Oregon was redesignated with the hull number IX-22 on 17 February 1941. After the United States entered World War II with the Japanese attack on Pearl Harbor on 7 December 1941, the Navy determined that Oregon ought to be sold for scrap to free resources for the war effort. She was accordingly struck from the Naval Vessel Register on 2 November 1942 and was sold to ship breakers on 7 December. In March 1943, she was towed to Kalama, Washington to be broken up, but after the work began the Navy decided that Oregon would be of use during the planned reconquest of Guam scheduled for mid-1944, either as a storage hulk or as a breakwater. The Navy requested that the breakers stop after the superstructure had been cleared and her internal fittings and equipment had been removed and to return her. She was then loaded with ammunition to support the forces that would invade Guam and towed there as part of the invasion fleet.

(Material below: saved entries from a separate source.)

Background: an optimization exercise with open tools, aiming at small area. Do not read the settings as production practice.
RTL that was checked went through simulation tests only; none was proved equivalent to the original.
Power figures rest on the tool's default switching activity, not on a simulated workload.

Design APB_WRAPPER, start of the top module:
module APB_WRAPPER(
    input PCLK,
    input PRESETn,
    input TRANSFER,
    input [31:0] address,
    input [31:0] write_data,
    input write_en,
    output reg [31:0] read_data
);
    localparam IDLE  = 3'b000;
    localparam SETUP = 3'b001;
    localparam W1    = 3'b010;
    localparam W2    = 3'b011;
    localparam W3    = 3'b100;
    localparam R1    = 3'b101;
    localparam R2    = 3'b110;
    localparam R3    = 3'b111;
    reg [2:0] state;
    reg [2:0] next_state;
    always @(*) begin
        case (state)
            IDLE:    next_state = TRANSFER ? SETUP : IDLE;
            SETUP:   next_state = write_en ? W1 : R1;
            W1:      next_state = W2;
            W2:      next_state = W3;
            R1:      next_state = R2;
            R2:      next_state = R3;
            default: next_state = IDLE;
        endcase
    end
    always @(posedge PCLK or negedge PRESETn) begin
        if (!PRESETn)
            state <= IDLE;
        else
            state <= next_state;
    end
    reg [2:0]  taddr;
    reg        pend;
    reg [31:0] wdata;
    always @(posedge PCLK) begin
        if (state == SETUP) begin
            taddr <= address[2:0];
            pend  <= write_en;
            wdata <= write_data;
        end
    end
    reg [1:0] rot;
    always @(posedge PCLK)
        rot <= rot + 2'd1;
    reg [31:0] ring0 [0:3];
    reg [31:0] ring1 [0:3];
    wire at_slot0 = pend & (taddr[1:0] == rot);
    wire wr0 = at_slot0 & ~taddr[2];
    wire wr1 = at_slot0 &  taddr[2];
    wire [31:0] in0, in1;
    genvar g;
    generate
  ...
For scale: roughly 560 cells after synthesis, ~100 I/O pins.
clock: 5.0 ns
lec_check: 0
cap_margin: 20
core_margin: 2
core_utilization: 70
place_density: 0.85
slew_margin: 20
synth_hierarchical: 1
synth_minimum_keep_size: 0
standard.sh (not shown) runs the stock make flow with config.mk's settings and CLKGATE_MAP_FILE= SYNTH_SCRIPT=/design/flow/synth_recipe.tcl, a recipe that flattens the netlist after the stock synthesis.
==> flow/flow/run.sh <==
#!/bin/bash
# Own layout flow: the standard flow with every synthesised cell first
# set to its smallest size, smaller port buffers, and a clock tree without
# dummy loads. make's output goes to ./flow_make.log, each step's to ORFS's logs.
set -euo pipefail
here=$(pwd)
export PRE_FLOORPLAN_TCL="$here/flow/downsize.tcl"
export BUFFER_PORTS_ARGS="-buffer_cell sky130_fd_sc_hd__buf_1"
export CTS_ARGS="-sink_clustering_enable -repair_clock_nets -dont_use_dummy_load -buf_list {sky130_fd_sc_hd__clkbuf_4} -sink_clustering_size 10 -sink_clustering_max_diameter 30"
bash standard.sh finish > flow_make.log 2>&1
==> flow/flow/downsize.tcl <==
# Before floorplan: set every cell to the smallest-area drive strength of its
# own family (same function and pins). Later repair steps size cells up and
# buffer nets again wherever slew, capacitance or timing needs it.
set db [ord::get_db]
set block [[$db getChip] getBlock]
set best [dict create]
foreach lib [$db getLibs] {
  foreach m [$lib getMasters] {
    set name [$m getName]
    if {[string match "*lpflow*" $name] || [string match "*probe*" $name]} { continue }
    if {![regexp {^(sky130_fd_sc_hd__[a-z0-9]+)_([0-9]+)$} $name -> fam n]} { continue }
    set lc [get_lib_cells $name]
    if {$lc eq "" || [get_property $lc dont_use]} { continue }
    set area [expr {[$m getWidth] * [$m getHeight]}]
    if {![dict exists $best $fam] || $area < [lindex [dict get $best $fam] 1]} {
      dict set best $fam [list $m $area]
    }
  }
}
set n_swapped 0
foreach inst [$block getInsts] {
  set name [[$inst getMaster] getName]
  if {![regexp {^(sky130_fd_sc_hd__[a-z0-9]+)_([0-9]+)$} $name -> fam n]} { continue }
  if {![dict exists $best $fam]} { continue }
  set m [lindex [dict get $best $fam] 0]
  if {[$m getName] ne $name} {
    $inst swapMaster $m
    incr n_swapped
  }
}
puts "downsize.tcl: swapped $n_swapped cells to their smallest size"
==> next run, changes <==
--- a/flow/flow/run.sh
+++ b/flow/flow/run.sh
@@ -8,3 +8,3 @@
 export BUFFER_PORTS_ARGS="-buffer_cell sky130_fd_sc_hd__buf_1"
-export CTS_ARGS="-sink_clustering_enable -repair_clock_nets -dont_use_dummy_load -buf_list {sky130_fd_sc_hd__clkbuf_4} -sink_clustering_size 10 -sink_clustering_max_diameter 30"
+export CTS_ARGS="-sink_clustering_enable -repair_clock_nets -dont_use_dummy_load -buf_list {sky130_fd_sc_hd__clkbuf_4 sky130_fd_sc_hd__clkbuf_8} -sink_clustering_size 20 -sink_clustering_max_diameter 50"
 bash standard.sh finish > flow_make.log 2>&1
- CORE_UTILIZATION: 70 -> 60
- PLACE_DENSITY: 0.85 -> 0.7
Worst setup slack gains 470 ps. Non-clock buffer count falls by 2. Via count falls by 4.8%. Cell count falls by 0.58%. Clock power barely changes. Register-to-register slack gains 470 ps. Routed wire length falls by 0.42%. Total power falls by 0.41%. Hold slack loses 31 ps. Sequential share of layout area falls by 0.16 points.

The vessel remained moored in Guam through the end of the war in 1945 and for several years thereafter. During this period, on the night of 14–15 November 1948, Oregon broke free from her moorings during Typhoon Agnes and drifted away. After an extensive search, aircraft located the vessel adrift some 500 nmi southeast of Guam. The ship was towed back to Guam, and she remained there until 1956, when on 15 March she was sold to Massey Supply Corporation, which in turn resold her to Iwai Sanggo Company of Kawasaki, Japan. She was then towed there and broken up.

Several parts of the ship remain in Portland; her military foremast was erected in 1956 at the Tom McCall Waterfront Park and her wheel is held in the collection of the Oregon Historical Society. Both of her funnels also survive, but are not on public display.